Top of Material for this task
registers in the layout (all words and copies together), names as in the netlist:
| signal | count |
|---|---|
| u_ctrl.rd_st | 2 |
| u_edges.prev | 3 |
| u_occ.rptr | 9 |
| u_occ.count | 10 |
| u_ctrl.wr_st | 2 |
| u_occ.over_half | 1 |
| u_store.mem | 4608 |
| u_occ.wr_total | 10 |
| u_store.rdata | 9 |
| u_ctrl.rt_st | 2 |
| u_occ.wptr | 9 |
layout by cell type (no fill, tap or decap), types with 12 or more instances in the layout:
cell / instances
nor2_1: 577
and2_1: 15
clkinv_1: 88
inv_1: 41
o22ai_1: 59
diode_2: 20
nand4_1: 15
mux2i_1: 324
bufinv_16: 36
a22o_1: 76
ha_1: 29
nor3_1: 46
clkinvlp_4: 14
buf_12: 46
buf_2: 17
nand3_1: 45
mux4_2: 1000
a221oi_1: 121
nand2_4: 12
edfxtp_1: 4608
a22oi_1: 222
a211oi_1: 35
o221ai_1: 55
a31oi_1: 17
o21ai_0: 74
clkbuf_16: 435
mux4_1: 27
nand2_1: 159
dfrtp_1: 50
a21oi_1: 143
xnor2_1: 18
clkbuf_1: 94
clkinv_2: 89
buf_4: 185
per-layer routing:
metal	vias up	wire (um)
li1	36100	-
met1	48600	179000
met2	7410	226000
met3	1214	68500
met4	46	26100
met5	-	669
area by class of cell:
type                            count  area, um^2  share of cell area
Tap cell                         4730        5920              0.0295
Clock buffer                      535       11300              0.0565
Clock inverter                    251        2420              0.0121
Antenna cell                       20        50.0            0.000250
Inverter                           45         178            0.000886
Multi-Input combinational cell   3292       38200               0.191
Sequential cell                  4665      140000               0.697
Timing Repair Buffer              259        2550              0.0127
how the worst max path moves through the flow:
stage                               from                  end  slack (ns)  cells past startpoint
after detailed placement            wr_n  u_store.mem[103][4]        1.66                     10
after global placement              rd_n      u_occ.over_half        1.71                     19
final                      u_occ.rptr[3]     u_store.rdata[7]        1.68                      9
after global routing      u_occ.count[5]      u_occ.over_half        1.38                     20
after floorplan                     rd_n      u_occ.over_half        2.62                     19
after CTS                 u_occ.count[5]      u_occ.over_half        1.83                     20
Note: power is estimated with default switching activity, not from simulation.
File: src/rtl/tmr_prescaler.sv
module tmr_prescaler #(
    parameter int SEL_W = 4
) (
    input  logic             clk,
    input  logic             rst_n,
    input  logic             clr,
    input  logic             en,
    input  logic [SEL_W-1:0] sel,
    output logic             tick
);
    localparam int DIV_W = 2 ** SEL_W;

    logic [DIV_W-1:0] div_d, div_q;
    logic [DIV_W-1:0] mask;

    always_comb begin
        mask  = DIV_W'((33'd2 << sel) - 33'd1);
        tick  = en ? ((div_q & mask) == mask) : 1'b1;
        div_d = clr ? '0 : div_q + 1'b1;
    end

    always_ff @(posedge clk or negedge rst_n) begin
        if (!rst_n) div_q <= '0;
        else        div_q <= div_d;
    end

    // the divider restarts on a clock control write, so no step follows at once
    a_r1_no_tick_after_clear: assert property (@(posedge clk) disable iff (!rst_n)
        clr |=> (!en || !tick));
endmodule
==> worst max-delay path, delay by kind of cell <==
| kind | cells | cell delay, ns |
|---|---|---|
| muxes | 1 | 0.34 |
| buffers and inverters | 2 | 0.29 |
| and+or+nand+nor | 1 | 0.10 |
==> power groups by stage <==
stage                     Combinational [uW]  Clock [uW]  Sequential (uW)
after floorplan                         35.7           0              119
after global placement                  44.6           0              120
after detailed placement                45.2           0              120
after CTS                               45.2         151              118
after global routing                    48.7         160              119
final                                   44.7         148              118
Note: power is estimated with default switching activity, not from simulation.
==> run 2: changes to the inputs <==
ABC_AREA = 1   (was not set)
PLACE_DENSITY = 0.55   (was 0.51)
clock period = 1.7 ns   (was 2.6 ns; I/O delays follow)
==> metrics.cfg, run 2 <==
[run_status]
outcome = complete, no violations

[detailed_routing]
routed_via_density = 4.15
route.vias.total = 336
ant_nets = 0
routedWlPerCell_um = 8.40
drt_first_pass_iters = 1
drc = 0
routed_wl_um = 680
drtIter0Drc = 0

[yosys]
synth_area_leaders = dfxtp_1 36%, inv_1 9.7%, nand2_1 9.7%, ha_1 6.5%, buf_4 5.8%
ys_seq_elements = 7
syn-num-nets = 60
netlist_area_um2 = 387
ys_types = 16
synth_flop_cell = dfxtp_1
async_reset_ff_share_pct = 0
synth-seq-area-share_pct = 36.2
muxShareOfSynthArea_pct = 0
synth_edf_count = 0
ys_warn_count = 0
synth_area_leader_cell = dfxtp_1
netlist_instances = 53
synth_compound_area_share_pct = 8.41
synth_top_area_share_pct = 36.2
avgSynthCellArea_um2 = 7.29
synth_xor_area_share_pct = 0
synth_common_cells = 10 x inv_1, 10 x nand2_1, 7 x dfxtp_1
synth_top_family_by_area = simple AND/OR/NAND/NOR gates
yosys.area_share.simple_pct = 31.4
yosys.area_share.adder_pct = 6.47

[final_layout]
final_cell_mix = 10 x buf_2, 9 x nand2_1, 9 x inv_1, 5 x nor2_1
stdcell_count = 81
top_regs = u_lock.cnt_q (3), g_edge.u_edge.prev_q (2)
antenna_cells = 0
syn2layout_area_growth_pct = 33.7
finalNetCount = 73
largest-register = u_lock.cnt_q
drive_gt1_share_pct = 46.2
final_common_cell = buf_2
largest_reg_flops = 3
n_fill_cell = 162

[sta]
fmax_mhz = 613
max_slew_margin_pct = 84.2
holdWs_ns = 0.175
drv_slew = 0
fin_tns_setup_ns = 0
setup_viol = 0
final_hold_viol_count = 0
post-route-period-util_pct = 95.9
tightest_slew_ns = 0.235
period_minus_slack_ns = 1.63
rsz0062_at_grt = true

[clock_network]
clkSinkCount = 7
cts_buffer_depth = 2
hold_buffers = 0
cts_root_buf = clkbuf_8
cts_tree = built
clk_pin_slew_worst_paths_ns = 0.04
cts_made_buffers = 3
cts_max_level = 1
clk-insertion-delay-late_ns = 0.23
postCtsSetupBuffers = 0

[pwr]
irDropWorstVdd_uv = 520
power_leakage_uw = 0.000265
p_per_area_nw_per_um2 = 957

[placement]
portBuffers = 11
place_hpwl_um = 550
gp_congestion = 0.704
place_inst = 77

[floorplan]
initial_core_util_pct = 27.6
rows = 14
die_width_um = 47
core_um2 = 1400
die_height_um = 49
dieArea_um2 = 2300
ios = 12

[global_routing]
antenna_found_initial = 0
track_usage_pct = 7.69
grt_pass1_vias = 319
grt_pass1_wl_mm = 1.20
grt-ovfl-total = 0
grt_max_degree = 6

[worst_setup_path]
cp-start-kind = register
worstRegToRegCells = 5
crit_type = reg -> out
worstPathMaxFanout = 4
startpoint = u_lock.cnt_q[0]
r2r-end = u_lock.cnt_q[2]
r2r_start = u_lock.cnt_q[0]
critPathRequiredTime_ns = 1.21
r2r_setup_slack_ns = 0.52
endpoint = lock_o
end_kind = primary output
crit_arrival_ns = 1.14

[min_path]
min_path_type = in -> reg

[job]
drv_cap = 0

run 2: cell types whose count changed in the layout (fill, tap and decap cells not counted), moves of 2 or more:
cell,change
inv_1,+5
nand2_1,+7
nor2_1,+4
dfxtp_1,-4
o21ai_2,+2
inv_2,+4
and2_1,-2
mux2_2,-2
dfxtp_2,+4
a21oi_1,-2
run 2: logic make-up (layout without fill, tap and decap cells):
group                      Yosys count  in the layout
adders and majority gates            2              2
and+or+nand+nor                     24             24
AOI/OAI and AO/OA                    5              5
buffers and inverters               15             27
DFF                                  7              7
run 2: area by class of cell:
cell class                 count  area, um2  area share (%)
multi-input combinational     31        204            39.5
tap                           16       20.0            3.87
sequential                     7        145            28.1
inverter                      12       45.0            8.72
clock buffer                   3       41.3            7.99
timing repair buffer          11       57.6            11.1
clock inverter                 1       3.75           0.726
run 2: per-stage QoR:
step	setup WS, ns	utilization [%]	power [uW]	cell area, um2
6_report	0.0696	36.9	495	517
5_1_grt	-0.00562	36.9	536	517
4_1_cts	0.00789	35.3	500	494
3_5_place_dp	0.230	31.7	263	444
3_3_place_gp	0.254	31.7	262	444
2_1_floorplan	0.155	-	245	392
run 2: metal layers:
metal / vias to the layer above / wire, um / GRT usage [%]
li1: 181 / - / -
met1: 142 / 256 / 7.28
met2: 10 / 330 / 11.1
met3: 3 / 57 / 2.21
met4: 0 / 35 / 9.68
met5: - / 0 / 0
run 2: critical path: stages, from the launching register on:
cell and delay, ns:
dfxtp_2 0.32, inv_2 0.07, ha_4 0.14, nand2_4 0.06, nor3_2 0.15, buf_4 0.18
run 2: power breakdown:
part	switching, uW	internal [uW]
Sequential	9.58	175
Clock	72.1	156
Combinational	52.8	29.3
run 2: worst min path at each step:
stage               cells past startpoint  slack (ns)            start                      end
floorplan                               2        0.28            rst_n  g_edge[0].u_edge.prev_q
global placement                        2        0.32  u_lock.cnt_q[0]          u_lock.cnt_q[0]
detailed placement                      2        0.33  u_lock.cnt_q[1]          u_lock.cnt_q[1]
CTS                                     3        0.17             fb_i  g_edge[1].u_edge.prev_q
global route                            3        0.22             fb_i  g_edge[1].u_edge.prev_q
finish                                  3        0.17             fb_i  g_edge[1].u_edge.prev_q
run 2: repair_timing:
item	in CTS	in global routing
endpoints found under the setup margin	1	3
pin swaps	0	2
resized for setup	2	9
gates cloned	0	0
## src/rtl/fseq_pkg.sv

```systemverilog
package fseq_pkg;

  typedef enum logic [1:0] {
    OP_NONE = 2'b00,
    OP_PROG = 2'b01,
    OP_SECT = 2'b10,
    OP_CHIP = 2'b11
  } fseq_op_e;

  typedef enum logic [2:0] {
    ST_IDLE,
    ST_ISSUE,
    ST_POLL,
    ST_CHK1,
    ST_CHK2
  } fseq_st_e;

  localparam logic [11:0] UNLK_A1  = 12'h555;
  localparam logic [11:0] UNLK_A2  = 12'h2AA;
  localparam logic [7:0]  KEY_1    = 8'hAA;
  localparam logic [7:0]  KEY_2    = 8'h55;
  localparam logic [7:0]  CMD_PROG = 8'hA0;
  localparam logic [7:0]  CMD_ERS  = 8'h80;
  localparam logic [7:0]  CMD_CHIP = 8'h10;
  localparam logic [7:0]  CMD_SECT = 8'h20;
  localparam logic [7:0]  ERASED   = 8'hFF;

  function automatic logic [2:0] last_step(fseq_op_e o);
    return (o == OP_PROG) ? 3'd3 : 3'd5;
  endfunction

endpackage

```

## src/rtl/fseq_cmd_table.sv

```systemverilog
module fseq_cmd_table
  import fseq_pkg::*;
#(
  parameter int AW = 19
) (
  input  fseq_op_e        op,
  input  logic [2:0]      step,
  input  logic [AW-1:0]   tgt_addr,
  input  logic [7:0]      tgt_data,
  output logic [AW-1:0]   cyc_addr,
  output logic [7:0]      cyc_data,
  output logic            is_last
);
  localparam int PADW = AW - 12;
  localparam logic [AW-1:0] A1 = {{PADW{1'b0}}, UNLK_A1};
  localparam logic [AW-1:0] A2 = {{PADW{1'b0}}, UNLK_A2};

  always_comb begin
    cyc_addr = A1;
    cyc_data = KEY_1;
    case (step)
      3'd0: begin cyc_addr = A1; cyc_data = KEY_1; end
      3'd1: begin cyc_addr = A2; cyc_data = KEY_2; end
      3'd2: begin cyc_addr = A1; cyc_data = (op == OP_PROG) ? CMD_PROG : CMD_ERS; end
      3'd3: begin
        if (op == OP_PROG) begin
          cyc_addr = tgt_addr;
          cyc_data = tgt_data;
        end else begin
          cyc_addr = A1;
          cyc_data = KEY_1;
        end
      end
      3'd4: begin cyc_addr = A2; cyc_data = KEY_2; end
      3'd5: begin
        if (op == OP_CHIP) begin
          cyc_addr = A1;
          cyc_data = CMD_CHIP;
        end else begin
          cyc_addr = tgt_addr;
          cyc_data = CMD_SECT;
        end
      end
      default: begin cyc_addr = A1; cyc_data = KEY_1; end
    endcase
    is_last = (step == last_step(op));
  end

  // the step index never runs past the final write of the operation
  always_comb begin
    if (op != OP_NONE)
      a_r3_step_range: assert (step <= last_step(op) || $isunknown(step))
        else $error("step beyond last write");
  end

endmodule

```

## src/rtl/fseq_poll_eval.sv

```systemverilog
module fseq_poll_eval (
  input  logic       mode_tog,
  input  logic [7:0] rd_data,
  input  logic [7:0] exp_data,
  input  logic       have_prev,
  input  logic       prev_b6,
  output logic       first_tog,
  output logic       poll_hit,
  output logic       full_ok
);
  always_comb begin
    first_tog = mode_tog && !have_prev;
    if (mode_tog)
      poll_hit = have_prev && (rd_data[6] == prev_b6);
    else
      poll_hit = (rd_data[7] == exp_data[7]);
    full_ok = (rd_data == exp_data);
  end
endmodule

```

## src/rtl/fseq_timer.sv

```systemverilog
module fseq_timer #(
  parameter int CW = 8
) (
  input  logic          clk,
  input  logic          rst_n,
  input  logic          clr,
  input  logic          en,
  input  logic [CW-1:0] limit,
  output logic          expired
);
  logic [CW-1:0] cnt_q, cnt_n;
  logic          cnt_en;

  always_comb begin
    cnt_en = clr || (en && (cnt_q < limit));
    cnt_n  = clr ? '0 : cnt_q + 1'b1;
  end

  always_ff @(posedge clk or negedge rst_n) begin
    if (!rst_n)      cnt_q <= '0;
    else if (cnt_en) cnt_q <= cnt_n;
  end

  assign expired = (cnt_q >= limit);

  // while polling, the count saturates at the selected limit
  a_r8_cnt_bound: assert property (@(posedge clk) disable iff (!rst_n)
    (en && !clr) |-> (cnt_q <= limit));

endmodule

```

## src/rtl/flash_pe_seq.sv

```systemverilog
module flash_pe_seq
  import fseq_pkg::*;
#(
  parameter int AW       = 19,
  parameter int TMO_PROG = 2000,
  parameter int TMO_SECT = 100000,
  parameter int TMO_CHIP = 400000
) (
  input  logic          clk,
  input  logic          rst_n,
  input  logic          start,
  input  logic [1:0]    op,
  input  logic [AW-1:0] addr,
  input  logic [7:0]    wdata,
  input  logic          poll_mode,
  output logic          busy,
  output logic          done,
  output logic          err,
  output logic          bw_req,
  output logic          br_req,
  output logic [AW-1:0] b_addr,
  output logic [7:0]    b_wdata,
  input  logic          b_ack,
  input  logic [7:0]    b_rdata
);
  localparam int TMO_MAX = (TMO_PROG > TMO_SECT) ?
                           ((TMO_PROG > TMO_CHIP) ? TMO_PROG : TMO_CHIP) :
                           ((TMO_SECT > TMO_CHIP) ? TMO_SECT : TMO_CHIP);
  localparam int CW = $clog2(TMO_MAX + 1);

  fseq_st_e      st_q, st_n;
  logic [2:0]    step_q, step_n;
  fseq_op_e      op_q;
  logic [AW-1:0] addr_q;
  logic [7:0]    data_q;
  logic          mode_q;
  logic          prev_q, prev_n;
  logic          hprev_q, hprev_n;
  logic          chk_q, chk_n;
  logic          done_q, done_n, err_q, err_n;
  logic          req_ld;

  logic [AW-1:0] cyc_addr;
  logic [7:0]    cyc_data;
  logic          cyc_last;
  logic [7:0]    exp_data;
  logic          first_tog, poll_hit, full_ok;
  logic [CW-1:0] tmo_lim;
  logic          tmo_exp;
  logic          polling;

  assign exp_data = (op_q == OP_PROG) ? data_q : ERASED;
  assign polling  = (st_q == ST_POLL) || (st_q == ST_CHK1) || (st_q == ST_CHK2);

  always_comb begin
    case (op_q)
      OP_PROG: tmo_lim = CW'(TMO_PROG);
      OP_SECT: tmo_lim = CW'(TMO_SECT);
      default: tmo_lim = CW'(TMO_CHIP);
    endcase
  end

  fseq_cmd_table #(.AW(AW)) i_tbl (
    .op       (op_q),
    .step     (step_q),
    .tgt_addr (addr_q),
    .tgt_data (data_q),
    .cyc_addr (cyc_addr),
    .cyc_data (cyc_data),
    .is_last  (cyc_last)
  );

  fseq_poll_eval i_eval (
    .mode_tog  (mode_q),
    .rd_data   (b_rdata),
    .exp_data  (exp_data),
    .have_prev (hprev_q),
    .prev_b6   (prev_q),
    .first_tog (first_tog),
    .poll_hit  (poll_hit),
    .full_ok   (full_ok)
  );

  fseq_timer #(.CW(CW)) i_tmr (
    .clk     (clk),
    .rst_n   (rst_n),
    .clr     (st_q == ST_ISSUE),
    .en      (polling),
    .limit   (tmo_lim),
    .expired (tmo_exp)
  );

  // next state
  always_comb begin
    st_n    = st_q;
    step_n  = step_q;
    prev_n  = prev_q;
    hprev_n = hprev_q;
    chk_n   = chk_q;
    done_n  = 1'b0;
    err_n   = 1'b0;
    req_ld  = 1'b0;
    case (st_q)
      ST_IDLE: begin
        if (start) begin
          if (fseq_op_e'(op) == OP_NONE) begin
            done_n = 1'b1;
            err_n  = 1'b1;
          end else begin
            req_ld = 1'b1;
            step_n = 3'd0;
            st_n   = ST_ISSUE;
          end
        end
      end
      ST_ISSUE: begin
        if (b_ack) begin
          if (cyc_last) begin
            hprev_n = 1'b0;
            st_n    = ST_POLL;
          end else begin
            step_n = step_q + 3'd1;
          end
        end
      end
      ST_POLL: begin
        if (b_ack) begin
          if (first_tog) begin
            hprev_n = 1'b1;
            prev_n  = b_rdata[6];
          end else if (poll_hit) begin
            done_n = 1'b1;
            st_n   = ST_IDLE;
          end else begin
            prev_n = b_rdata[6];
            st_n   = ST_CHK1;
          end
        end
      end
      ST_CHK1: begin
        if (b_ack) begin
          chk_n = full_ok;
          st_n  = ST_CHK2;
        end
      end
      ST_CHK2: begin
        if (b_ack) begin
          if (chk_q && full_ok) begin
            done_n = 1'b1;
            st_n   = ST_IDLE;
          end else if (tmo_exp) begin
            done_n = 1'b1;
            err_n  = 1'b1;
            st_n   = ST_IDLE;
          end else begin
            hprev_n = 1'b0;
            st_n    = ST_POLL;
          end
        end
      end
      default: st_n = ST_IDLE;
    endcase
  end

  // registers
  always_ff @(posedge clk or negedge rst_n) begin
    if (!rst_n) begin
      st_q    <= ST_IDLE;
      step_q  <= '0;
      prev_q  <= 1'b0;
      hprev_q <= 1'b0;
      chk_q   <= 1'b0;
      done_q  <= 1'b0;
      err_q   <= 1'b0;
    end else begin
      st_q    <= st_n;
      step_q  <= step_n;
      prev_q  <= prev_n;
      hprev_q <= hprev_n;
      chk_q   <= chk_n;
      done_q  <= done_n;
      err_q   <= err_n;
    end
  end

  always_ff @(posedge clk or negedge rst_n) begin
    if (!rst_n) begin
      op_q   <= OP_NONE;
      addr_q <= '0;
      data_q <= '0;
      mode_q <= 1'b0;
    end else if (req_ld) begin
      op_q   <= fseq_op_e'(op);
      addr_q <= addr;
      data_q <= wdata;
      mode_q <= poll_mode;
    end
  end

  assign busy    = (st_q != ST_IDLE);
  assign done    = done_q;
  assign err     = err_q;
  assign bw_req  = (st_q == ST_ISSUE);
  assign br_req  = polling;
  assign b_addr  = (st_q == ST_ISSUE) ? cyc_addr : addr_q;
  assign b_wdata = cyc_data;

  // a pending request keeps its address and data until acknowledged
  a_r4_req_hold: assert property (@(posedge clk) disable iff (!rst_n)
    ((bw_req || br_req) && !b_ack) |=> ($stable(b_addr) && $stable(b_wdata) &&
                                        $stable(bw_req) && $stable(br_req)));

  // write and read requests are exclusive
  a_r4_exclusive: assert property (@(posedge clk) disable iff (!rst_n)
    !(bw_req && br_req));

  // every poll read addresses the captured target
  a_r5_rd_target: assert property (@(posedge clk) disable iff (!rst_n)
    br_req |-> (b_addr == addr_q));

  // done lasts a single cycle and err only accompanies done
  a_r9_done_pulse: assert property (@(posedge clk) disable iff (!rst_n)
    done |=> !done);
  a_r9_err_with_done: assert property (@(posedge clk) disable iff (!rst_n)
    err |-> done);

  // a start during an operation does not restart the write sequence
  a_r10_busy_start: assert property (@(posedge clk) disable iff (!rst_n)
    (busy && start && bw_req && !b_ack) |=> $stable(step_q));

endmodule

```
Bottom of Material for this task
• Exercise instructions:
Exactly repeat the lines running from the top of the listing to the line bearing "mux2i_1: 324", both of those lines included, and only them.

• Exercise result:
registers in the layout (all words and copies together), names as in the netlist:
| signal | count |
|---|---|
| u_ctrl.rd_st | 2 |
| u_edges.prev | 3 |
| u_occ.rptr | 9 |
| u_occ.count | 10 |
| u_ctrl.wr_st | 2 |
| u_occ.over_half | 1 |
| u_store.mem | 4608 |
| u_occ.wr_total | 10 |
| u_store.rdata | 9 |
| u_ctrl.rt_st | 2 |
| u_occ.wptr | 9 |
layout by cell type (no fill, tap or decap), types with 12 or more instances in the layout:
cell / instances
nor2_1: 577
and2_1: 15
clkinv_1: 88
inv_1: 41
o22ai_1: 59
diode_2: 20
nand4_1: 15
mux2i_1: 324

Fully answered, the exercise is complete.